__Exercise description__
Tell how many lines below include the word "part". Only the number should appear.
/---
<file path="src/rtl/core/nii_pkg.sv">
// Shared types, constants and tables of the interval integrator.
`default_nettype none
package nii_pkg;

  localparam int unsigned CfgIdxW = 1;
  localparam int unsigned CfgDataW = 2;
  localparam logic [CfgIdxW-1:0] CFG_INTEGRAND = 1'd0;
  localparam logic [CfgIdxW-1:0] CFG_RULE = 1'd1;

  localparam logic [1:0] FN_IDENT = 2'd0;
  localparam logic [1:0] FN_DOUBLE = 2'd1;
  localparam logic [1:0] FN_SINE = 2'd2;

  // Evaluation point within one subinterval
  localparam logic [1:0] PT_LO = 2'd0;
  localparam logic [1:0] PT_HI = 2'd1;
  localparam logic [1:0] PT_MID = 2'd2;

  localparam logic signed [33:0] PI_Q30 = 34'sd3373259426;
  localparam logic signed [33:0] HALF_PI_Q30 = 34'sd1686629713;
  localparam logic signed [33:0] CORDIC_GAIN_Q30 = 34'sd652032874;

  localparam logic signed [63:0] SUM_MAX = 64'sh7FFF_FFFF_FFFF_FFFF;
  localparam logic signed [47:0] RES_MAX = 48'sh7FFF_FFFF_FFFF;
  localparam logic signed [47:0] RES_MIN = 48'sh8000_0000_0000;

  typedef struct packed {
    logic       load_in;
    logic       div_start;
    logic       d6_start;
    logic       take_h;
    logic       t_clear;
    logic       eval_load;
    logic [1:0] pt;
    logic       cordic_step;
    logic [4:0] cidx;
    logic       eval_acc;
    logic       s_acc;
    logic       mul_init;
    logic       mul_step;
    logic [2:0] mul_idx;
    logic       res_load;
    logic       res_div6;
    logic       res_zero;
    logic       out_load;
  } cmd_t;

  typedef struct packed {
    logic n_zero;
    logic div_done;
    logic d6_done;
    logic sine;
    logic rule;
    logic last_sub;
    logic out_free;
  } st_t;

  function automatic logic [29:0] atan_q30(input logic [4:0] idx);
    logic [29:0] v;
    unique case (idx)
      5'd0:  v = 30'd843314856;
      5'd1:  v = 30'd497837829;
      5'd2:  v = 30'd263043836;
      5'd3:  v = 30'd133525158;
      5'd4:  v = 30'd67021686;
      5'd5:  v = 30'd33543515;
      5'd6:  v = 30'd16775850;
      5'd7:  v = 30'd8388437;
      5'd8:  v = 30'd4194282;
      5'd9:  v = 30'd2097149;
      5'd10: v = 30'd1048575;
      5'd11: v = 30'd524287;
      5'd12: v = 30'd262143;
      5'd13: v = 30'd131071;
      5'd14: v = 30'd65535;
      5'd15: v = 30'd32767;
      5'd16: v = 30'd16383;
      5'd17: v = 30'd8191;
      5'd18: v = 30'd4095;
      5'd19: v = 30'd2047;
      5'd20: v = 30'd1023;
      5'd21: v = 30'd511;
      5'd22: v = 30'd255;
      5'd23: v = 30'd127;
      5'd24: v = 30'd63;
      5'd25: v = 30'd31;
      5'd26: v = 30'd15;
      5'd27: v = 30'd8;
      5'd28: v = 30'd4;
      5'd29: v = 30'd2;
      5'd30: v = 30'd1;
      default: v = 30'd0;
    endcase
    return v;
  endfunction

endpackage
`default_nettype wire

</file>
<file path="src/rtl/core/nii_ctrl.sv">
// Controller: sequences division, point evaluations, summation and scaling.
`default_nettype none
module nii_ctrl #(
  parameter int unsigned CORDIC_STEPS = 30
) (
  input  wire logic         clk,
  input  wire logic         rst_n,
  input  wire logic         in_valid,
  output logic              in_ready,
  input  wire nii_pkg::st_t st,
  output nii_pkg::cmd_t     cmd
);
  localparam int unsigned SW = $clog2(CORDIC_STEPS);

  localparam logic [3:0] S_IDLE = 4'd0;
  localparam logic [3:0] S_CHK  = 4'd1;
  localparam logic [3:0] S_DIVH = 4'd2;
  localparam logic [3:0] S_SUB  = 4'd3;
  localparam logic [3:0] S_EVL  = 4'd4;
  localparam logic [3:0] S_COR  = 4'd5;
  localparam logic [3:0] S_EACC = 4'd6;
  localparam logic [3:0] S_SACC = 4'd7;
  localparam logic [3:0] S_MULI = 4'd8;
  localparam logic [3:0] S_MUL  = 4'd9;
  localparam logic [3:0] S_FIN  = 4'd10;
  localparam logic [3:0] S_DIV6 = 4'd11;
  localparam logic [3:0] S_OUT  = 4'd12;

  logic [3:0]    state_r, state_nxt;
  logic [1:0]    pt_r, pt_nxt;
  logic [SW-1:0] step_r, step_nxt;
  logic [2:0]    mj_r, mj_nxt;

  always_comb begin
    state_nxt = state_r;
    pt_nxt    = pt_r;
    step_nxt  = step_r;
    mj_nxt    = mj_r;
    cmd       = '0;
    cmd.pt      = pt_r;
    cmd.cidx    = 5'(step_r);
    cmd.mul_idx = mj_r;
    in_ready  = 1'b0;
    unique case (state_r)
      S_IDLE: begin
        in_ready = 1'b1;
        if (in_valid) begin
          cmd.load_in = 1'b1;
          state_nxt   = S_CHK;
        end
      end
      S_CHK: begin
        if (st.n_zero) begin
          state_nxt = S_OUT;
        end else begin
          cmd.div_start = 1'b1;
          state_nxt     = S_DIVH;
        end
      end
      S_DIVH: begin
        if (st.div_done) begin
          cmd.take_h = 1'b1;
          state_nxt  = S_SUB;
        end
      end
      S_SUB: begin
        cmd.t_clear = 1'b1;
        pt_nxt      = nii_pkg::PT_LO;
        state_nxt   = S_EVL;
      end
      S_EVL: begin
        cmd.eval_load = 1'b1;
        step_nxt      = '0;
        state_nxt     = st.sine ? S_COR : S_EACC;
      end
      S_COR: begin
        cmd.cordic_step = 1'b1;
        step_nxt        = step_r + SW'(1);
        if (step_r == SW'(CORDIC_STEPS - 1)) begin
          state_nxt = S_EACC;
        end
      end
      S_EACC: begin
        cmd.eval_acc = 1'b1;
        state_nxt    = S_EVL;
        if (pt_r == nii_pkg::PT_LO) begin
          pt_nxt = nii_pkg::PT_HI;
        end else if (pt_r == nii_pkg::PT_HI && st.rule) begin
          pt_nxt = nii_pkg::PT_MID;
        end else begin
          state_nxt = S_SACC;
        end
      end
      S_SACC: begin
        cmd.s_acc = 1'b1;
        state_nxt = st.last_sub ? S_MULI : S_SUB;
      end
      S_MULI: begin
        cmd.mul_init = 1'b1;
        mj_nxt       = '0;
        state_nxt    = S_MUL;
      end
      S_MUL: begin
        cmd.mul_step = 1'b1;
        mj_nxt       = mj_r + 3'd1;
        if (mj_r == 3'd7) begin
          state_nxt = S_FIN;
        end
      end
      S_FIN: begin
        if (st.rule) begin
          cmd.d6_start = 1'b1;
          state_nxt    = S_DIV6;
        end else begin
          state_nxt = S_OUT;
        end
      end
      S_DIV6: begin
        if (st.d6_done) begin
          state_nxt = S_OUT;
        end
      end
      S_OUT: begin
        // hold until the result register is free, then load it
        if (st.out_free) begin
          cmd.out_load = 1'b1;
          if (st.n_zero) begin
            cmd.res_zero = 1'b1;
          end else begin
            cmd.res_load = 1'b1;
            cmd.res_div6 = st.rule;
          end
          state_nxt = S_IDLE;
        end
      end
      default: state_nxt = S_IDLE;
    endcase
  end

  always_ff @(posedge clk) begin
    if (!rst_n) begin
      state_r <= S_IDLE;
      pt_r    <= nii_pkg::PT_LO;
      step_r  <= '0;
      mj_r    <= '0;
    end else begin
      state_r <= state_nxt;
      pt_r    <= pt_nxt;
      step_r  <= step_nxt;
      mj_r    <= mj_nxt;
    end
  end

  a_accept_busy: assert property (@(posedge clk) disable iff (!rst_n)
    in_valid && in_ready |=> !in_ready)
    else $error("request taken while busy");
  a_pt_mid_rule: assert property (@(posedge clk) disable iff (!rst_n)
    cmd.eval_acc && pt_r == nii_pkg::PT_MID |-> st.rule)
    else $error("midpoint evaluated under trapezoid rule");
  a_mul_count: assert property (@(posedge clk) disable iff (!rst_n)
    state_r == S_FIN |-> $past(state_r) == S_MUL && $past(mj_r) == 3'd7)
    else $error("product finished early");
endmodule
`default_nettype wire

</file>
<file path="config.mk">
export PLATFORM = sky130hd
export DESIGN_NAME = nii_ctrl
export DESIGN_NICKNAME = d
export VERILOG_FILES = /design/src/rtl/core/nii_pkg.sv /design/src/rtl/core/nii_ctrl.sv
export SDC_FILE = /design/constraint.sdc
export NUM_CORES = 1
export LEC_CHECK = 0
export BUFFER_PORTS_ARGS = -buffer_cell sky130_fd_sc_hd__buf_2
export CAP_MARGIN = 40
export CELL_PAD_IN_SITES_DETAIL_PLACEMENT = 1
export CELL_PAD_IN_SITES_GLOBAL_PLACEMENT = 1
export CORE_ASPECT_RATIO = 1.1
export CORE_MARGIN = 2
export CORE_UTILIZATION = 34
export CTS_CLUSTER_SIZE = 16
export DETAILED_ROUTE_END_ITERATION = 8
export PLACE_DENSITY = 0.86
export SLEW_MARGIN = 20
export SYNTH_ARGS = -nofsm -noshare
export SYNTH_HDL_FRONTEND = slang
export SYNTH_SLANG_ARGS = --single-unit
</file>
<file path="constraint.sdc">
create_clock -name clk -period 1.9 [get_ports clk]
set_input_delay 0.095 -clock clk [delete_from_list [all_inputs] [get_ports clk]]
set_output_delay 0.095 -clock clk [all_outputs]
set_load 0.05 [all_outputs]
</file>
* After elaboration in Yosys (flattened, before gate mapping) *
Cells that the tools add are included.

word-level totals
  register bits = 14
  output and inout port bits = 26
  logic and storage cells = 74

operators by class
  mux-type cells = 38
  eq/ne operators = 22
  reduce and logical (&&, ||, !) cells = 8
  add/subtract/negate cells = 2

operators by type and width
  operator                                       number
  one-hot mux 4 bit (13 select lines)            1
  two-way mux 4 bit                              10
  == test 4 bit, second input constant           5
  two-way mux 1 bit                              17
  == test 4 x 3 -> 1 bit, second input constant  4
  two-way mux 2 bit                              6
  != test 2 bit, second input constant           6
  one-hot mux 5 bit (2 select lines)             1
  == test 4 x 2 -> 1 bit, second input constant  2
  one-hot mux 3 bit (2 select lines)             1
  AND reduction 6 bit                            1
  nonzero test 2 bit                             3
  adder 5 x 1 -> 5 bit, second input constant    1
  == test 5 bit, second input constant           1
  == test 4 x 1 -> 1 bit, second input constant  1
  zero test 4 bit                                1
  one-hot mux 2 bit (2 select lines)             1
  adder 3 x 1 -> 3 bit, second input constant    1
  == test 3 bit, second input constant           1
  two-way mux 3 bit                              1
  != test 3 bit, second input constant           1
  == test 2 x 1 -> 1 bit, second input constant  1
  zero test 2 bit                                1
  AND reduction 2 bit                            1
  logical AND 1 bit                              1

* Depth between registers and ports, before layout *
Gate-level depths: netlist (run 1).

  word-level depth = 5
  depth in mapped cells = 7
  mapped depth without buffers = 6

* Least setup slack after synthesis (run 1) *
No wires, ideal clock.

  kind = register to output
  from = reg state_r[2]
  to = out cmd[24] (netlist bit)
  buffers on the path = 2
  required time = 1.805 ns
  stages on the path, launching flop included = 5
  data arrival time = 2.806 ns
  slack = -1.001 ns
  cell sequence = dfxtp_1 > buf_6 > clkbuf_1 > nor4_1 > and2_1

RTL lines
  item                      RTL line         text
  start: declaration        nii_ctrl.sv:29   logic [3:0] state_r, state_nxt;
  start signal: assignment  nii_ctrl.sv:147  state_r <= state_nxt;
  end: declaration          nii_ctrl.sv:11   output nii_pkg::cmd_t cmd

==> results of run 1 <==
worst max-delay path: cells and delay by family, from the launching register on:
| family | cells | cell delay, ns |
|---|---|---|
| flops | 1 | 0.56 |
| simple gates | 2 | 0.30 |
| buf+inv | 2 | 0.52 |
layer usage:
layer  vias to the layer above  part of all wire, %  track usage [%]
met3                         9                  5.4             3.57
met2                        38                   51             38.3
met4                         0                  2.4             10.2
met5                         -                    0                0
li1                        566                    -                -
met1                       551                   42             22.3
cell usage after synthesis, drive strengths merged, types with 4 or more instances:
cell,instances
inv,6
nor2,21
dfxtp,14
buf,8
nand2,12
nor3,4
nor2b,4
ha,4
nand2b,10
nand3,6
a311oi,4
o21ai,8
a21oi,11
report_power, final:
| group | internal, µW | total, µW | switching, µW |
|---|---|---|---|
| Clock | 117 | 230 | 113 |
| Sequential | 337 | 422 | 84.7 |
| Combinational | 311 | 922 | 612 |
sequential cells by signal, summed over array words and instances (netlist names):
signal	count
pt_r	2
state_r	4
mj_r	3
step_r	5
worst max-delay path by stage:
stage | end | slack [ns] | depth (start not counted)
floorplan | cmd[24] | -0.38 | 4
global placement | state_r[0]$_SDFFE_PN0P_ | 0.28 | 5
detailed placement | state_r[2]$_SDFFE_PN0P_ | 0.22 | 5
CTS | cmd[21] | 0.12 | 4
global route | cmd[2] | 0.002 | 6
finish | cmd[21] | 0.12 | 4
metrics by stage:
step | TNS (ns) | setup WS, ns | instances | total power (µW)
after floorplan | -0.384 | -0.384 | 140 | 1140
after global placement | 0 | 0.279 | 203 | 1310
after detailed placement | 0 | 0.219 | 203 | 1340
after CTS | 0 | 0.124 | 207 | 1570
after global routing | 0 | 0.00246 | 207 | 1680
final | 0 | 0.124 | 207 | 1570
cells by family (layout without fill, tap and decap cells):
kind of cell | count (synthesis) | in the layout | share of synthesized area [%]
and+or+nand+nor | 68 | 68 | 34.9
adders and majority gates | 4 | 4 | 4.95
DFF | 14 | 14 | 27.7
muxes | 2 | 2 | 1.98
buffers and inverters | 17 | 51 | 8.41
AOI/OAI and AO/OA | 35 | 35 | 22.0
cell type report:
class / count / area [µm²]
clock buffer: 4 / 36.3
fill: 396 / 1530
inverter: 7 / 26.3
multi-input combinational: 109 / 667
sequential: 14 / 285
tap: 33 / 41.3
timing repair buffer: 40 / 213
timing repair:
action / CTS / global route
setup endpoints to repair: 1 / 1
setup buffers: 0 / 0
gates resized for setup: 1 / 2
==> qor.csv, run 1 <==
metric;value;unit
final_common_cell;buf_2;
grt_pass1_vias;1210;
worstPathCellList;buf_4, nor2b_1, and3_1, buf_2;
n_antenna_cell;0;
cts_tree;done;
utilization;45.3;%
clockBufferDepth;2;
end_kind;output pin;
track_usage;20.3;%
drtPass1Iterations;4;
slowest_stage;dfxtp_1;
p_per_area;1240;nW/µm²
placed_area;1230;µm²
relSlewSlack;73.5;%
vdd_ir_drop_max;669;µV
area_growth_syn_to_layout;25.5;%
max_freq;563;MHz
fin_crit_sh;93.5;%
root_buffer;clkbuf_4;
tightestPinTransition;0.396;ns
syn_inst;140;
yosys.area.top_type;dfxtp_1;
crit_start;state_r[1]$_SDFFE_PN0P_;
synth.area.top_cells;dfxtp_1, nor2_1, nand2b_1, a21oi_1, ha_1;
grt_pass1_wl;5.46;mm
ys.flop_type;dfxtp_1;
synth-edff-count;0;
gp_congestion;0.792;
hold_viol;0;
hold_end;step_r[2]$_SDFFE_PN0P_;
synthDistinctLibCells;39;
vias;1164;
dieArea;3430;µm²
numCtsBuffers;3;
hold_start;rst_n;
critPathRequiredTime;1.80;ns
setup_violations;0;
core;2800;µm²
design_area;1270;µm²
cts_max_level;1;
yosysWarnings;0;
path_clk_slew;0.10;ns
max_cap_viol_count;0;
num-nets-final;189;
slowest_delay;0.56;ns
p_leak;0.000590;µW
grt_max_degree;16;
clock_latency;0.30;ns
cp_max_fo;12;
fin_hold_ws;0.0972;ns
crit_type;reg2out;
overflow;0;
async_flop_share;0;%
drt-initial-drc-count;20;
avgRoutedWirePerCell;15.8;µm
die_w;56.0;µm
holdBufCountCts;0;
antenna_found_initial;0;
holdPathStages;3;
outcome;completed;
synth_top_area_share;27.7;%
arrival;1.68;ns
initial_core_util;36.1;%
ant_nets;0;
startpoint_type;flip-flop;
ys_ff_latch;14;
avgSynthCellArea;7.22;µm²
final_cell_mix;buf_2, nor2_1, nand2_1, dfxtp_1, a21oi_1;
rr_worst_depth;5;
post-route-min-period;1.78;ns
num_rows;20;
synthesis.nets;154;
reg2reg_to;state_r[2]$_SDFFE_PN0P_;
die_h;61.2;µm
viasPerCell;5.62;
drc;0;
finalWirelength;3.27;mm
pin_count;36;
fin_skew;0.00503;ns
portBuffers;35;
drive_gt1_share;29.3;%
r2r-start;state_r[1]$_SDFFE_PN0P_;
slew_viol_final;0;
synth_area;1010;µm²
rsz0062_at_grt;no;
ff2ff_setup_slack;0.31;ns
yosysSeqAreaShare;27.7;%
cts.sinks;14;
dp_hpwl;2.46;mm
hold_class;in2reg;
Power figures use the tool's default switching activity.
==> inputs of run 2 (changes only) <==
Settings changed: CORE_MARGIN 2 to unset.
==> run 2 against run 1 <==
Total power down 2.2%. Critical path type unchanged. Die area fell by 6.7%. Combinational power is 6.9% lower. Final area shrank 0.30%. Critical endpoint is now cmd[20]. Via count decreased by 6.7%. Clock power shrank 6%. Sequential share of layout area is 0.17 points higher.
==> qor.csv, run 2 (synthesis gave the netlist of run 1 again) <==
metric;value;unit
outcome;completed;
max_cap_viol_count;0;
arrival;1.66;ns
largest_reg_flops;5;
n_fill_cell;369;
grt_pass1_wl;4.86;mm
layout_setup_ws;0.147;ns
top_register;step_r;
vias;1086;
cp_max_fo;15;
internal-power;756;µW
pin_count;36;
hold_viol;0;
switching_power;784;µW
grt_pass1_vias;1073;
r2r-start;state_r[1]$_SDFFE_PN0P_;
cts_max_level;1;
switching_share;50.9;%
numCtsBuffers;3;
portBuffers;35;
fin_skew;0.00288;ns
p_leak;0.000585;µW
relSlewSlack;74.5;%
end_kind;output pin;
gp_congestion;0.792;
die_h;59.2;µm
largestRegisters;step_r x5, state_r x4, mj_r x3;
clockBufferDepth;2;
drtPass1Iterations;4;
dp_hpwl;2.34;mm
ant_nets;0;
grt_max_degree;16;
final_common_cell;buf_2;
tns;0;ns
post-route-min-period;1.75;ns
final_cell_mix;buf_2, nor2_1, nand2_1;
n_antenna_cell;0;
path_clk_slew;0.09;ns
hold_class;in2reg;
slowest_delay;0.49;ns
drc;0;
dieArea;3200;µm²
worstPathCellList;buf_4, nand2b_1, nor2_1, buf_2;
crit_start;state_r[0]$_SDFFE_PN0P_;
avgRoutedWirePerCell;14.7;µm
overflow;0;
viasPerCell;5.27;
area_growth_syn_to_layout;25.1;%
fin_crit_sh;92.3;%
p_per_area;1220;nW/µm²
multi_input_area;667;µm²
max_freq;570;MHz
clock_latency;0.28;ns
num-nets-final;188;
critPathRequiredTime;1.80;ns
num_rows;20;
drt-initial-drc-count;13;
utilization;45.1;%
startpoint_type;flip-flop;
hold_start;rst_n;
power.share.combinational;55.7;%
post-place-ws;0.108;ns
power_frac_clock;14.1;%
antenna_found_initial;0;
post_cts.repair.setup_buffers;0;
setup_violations;0;
vdd_ir_drop_max;719;µV
tightestPinTransition;0.382;ns
rsz0062_at_grt;no;
drive_gt1_share;29.5;%
track_usage;20.7;%
initial_core_util;36.1;%
power_frac_seq;30.2;%
crit_type;reg2out;
final-seq-area;287;µm²
root_buffer;clkbuf_4;
cts.sinks;14;
die_w;54.0;µm
core;2800;µm²
finalWirelength;3.03;mm
slew_viol_final;0;
cts_tree;done;
slowest_stage;dfxtp_2;
run 2: cell types whose count changed in the layout (fill, tap and decap cells not counted), sizes merged:
cell	before	now
buf	40	38
clkbuf	4	5
run 2: power groups by stage:
stage	Sequential (µW)	Clock, µW	Combinational [µW]
final	465	217	858
after global routing	481	236	931
after CTS	463	225	864
after detailed placement	463	0	859
after global placement	451	0	835
after floorplan	381	0	762
run 2: critical path, delay by kind of cell (launching register included):
family | cells | cell delay (ns)
flip-flops | 1 | 0.49
buffers and inverters | 2 | 0.56
AND/OR/NAND/NOR | 2 | 0.33
run 2: final timing paths:
kind                             end  slack, ns  cells past startpoint
min             pt_r[1]$_SDFFE_PN0P_       0.11                      3
max                          cmd[20]       0.15                      4
min reg2reg     mj_r[1]$_SDFFE_PN0P_       0.48                      2
max reg2reg  state_r[0]$_SDFFE_PN0P_       0.35                      5
run 2: layout make-up:
cell class / instances / share of cell area [%]
clock buffer: 4 / 2.87
tap: 33 / 3.26
inverter: 7 / 2.08
timing repair buffer: 39 / 16.4
sequential: 14 / 22.7
multi-input combinational: 109 / 52.7
run 2: repair_timing:
action,CTS,global route
hold buffers,0,0
resized for setup,3,2
setup endpoints to repair,5,1
cloned,0,0
run 2: layer usage:
layer	global-route usage [%]	part of all wire, %
met1	25.0	45
met2	37.7	49
met3	1.79	4.8
met4	6.59	1.2
met5	0	0
run 2: metrics by stage:
step	cell area (µm²)	hold slack [ns]	total power, µW	cells
after floorplan	1030	0.288	1140	140
after global placement	1220	0.401	1290	202
after detailed placement	1220	0.419	1320	202
after CTS	1260	0.108	1550	206
after global routing	1260	0.109	1650	206
final	1260	0.109	1540	206
==> inputs of run 3 (changes only) <==
Settings changed: GPL_TIMING_DRIVEN set to 0.
==> run 3 against run 2 <==
Non-clock buffer count grew 3. Global-route usage rose by 2.0 points. Routed wire length up 7.2%. Sequential cell count is the same. Core utilization grew 0.40 points. Final area up 0.89%. Largest power group unchanged.
==> qor.csv, run 3 (synthesis gave the netlist of run 1 again) <==
metric;value;unit
die_h;59.2;µm
drc;0;
fin_crit_sh;95.3;%
gp_congestion;0.853;
drive_gt1_share;28.0;%
area_growth_syn_to_layout;26.2;%
largestRegisters;step_r x5, state_r x4, mj_r x3;
design_area;1280;µm²
max_freq;552;MHz
vias;1149;
clock_latency;0.29;ns
end_kind;output pin;
numCtsBuffers;3;
top_layer_used;met4;
initial_core_util;36.1;%
cts_max_level;1;
grt_pass1_wl;5.37;mm
cts_tree;done;
final_cell_mix;buf_2, nor2_1, dfxtp_1;
crit_path_frequent_cell;clkbuf_4;
placed_area;1240;µm²
crit_type;reg2out;
slew_viol_final;0;
critPathRequiredTime;1.80;ns
clockBufferDepth;2;
setup_violations;0;
avgRoutedWirePerCell;15.6;µm
post_cts.repair.setup_buffers;0;
viasPerCell;5.52;
largest_reg_flops;5;
dp_hpwl;2.51;mm
num_rows;20;
arrival;1.72;ns
track_usage;22.8;%
drt-initial-drc-count;14;
path_clk_slew;0.08;ns
dieArea;3200;µm²
cp_max_fo;10;
grt_max_degree;20;
slowest_stage;dfxtp_1;
portBuffers;34;
n_antenna_cell;0;
startpoint_type;flip-flop;
relSlewSlack;75.2;%
final_common_cell;buf_2;
cts.sinks;14;
rsz0062_at_grt;no;
top_register;step_r;
post-route-min-period;1.81;ns
fin_skew;0.0128;ns
overflow;0;
worstPathCellList;buf_2, clkbuf_4, clkbuf_4, nor2_1, and4_1, clkbuf_4;
antenna_found_initial;0;
max_cap_viol_count;0;
power;1540;µW
root_buffer;clkbuf_4;
finalWirelength;3.24;mm
n_fill_cell;381;
vdd_ir_drop_max;734;µV
pin_count;36;
num-nets-final;191;
ant_nets;0;
slowest_delay;0.30;ns
grt_pass1_vias;1173;
route.layer.met1.wl;1.49;mm
outcome;completed;
die_w;54.0;µm
tightestPinTransition;0.372;ns
drtPass1Iterations;4;
wl_met3;113;µm
core;2800;µm²
p_leak;0.000588;µW
hold_class;in2reg;
met2_length;1.59;mm
hold_viol;0;
p_per_area;1210;nW/µm²
run 3: changes by cell type in the layout (fill, tap and decap cells not counted), sizes merged:
| cell | change |
|---|---|
| buf | -2 |
| clkbuf | +4 |
run 3: power breakdown:
group / leakage [µW] / switching [µW] / internal [µW]
logic: 0.000461 / 677 / 334
clock network: 0.0000138 / 95.6 / 73.9
registers: 0.000113 / 31.8 / 331
run 3: layer usage:
metal,vias to the layer above,track usage (%)
li1,565,-
met3,5,1.54
met1,548,28.2
met2,31,39.7
met5,-,0
met4,0,9.52
run 3: critical path: cells and delay by family (launching register included):
family	cells	cell delay [ns]
buf+inv	4	0.87
flops	1	0.30
simple gates	2	0.25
\---
__Your response__
2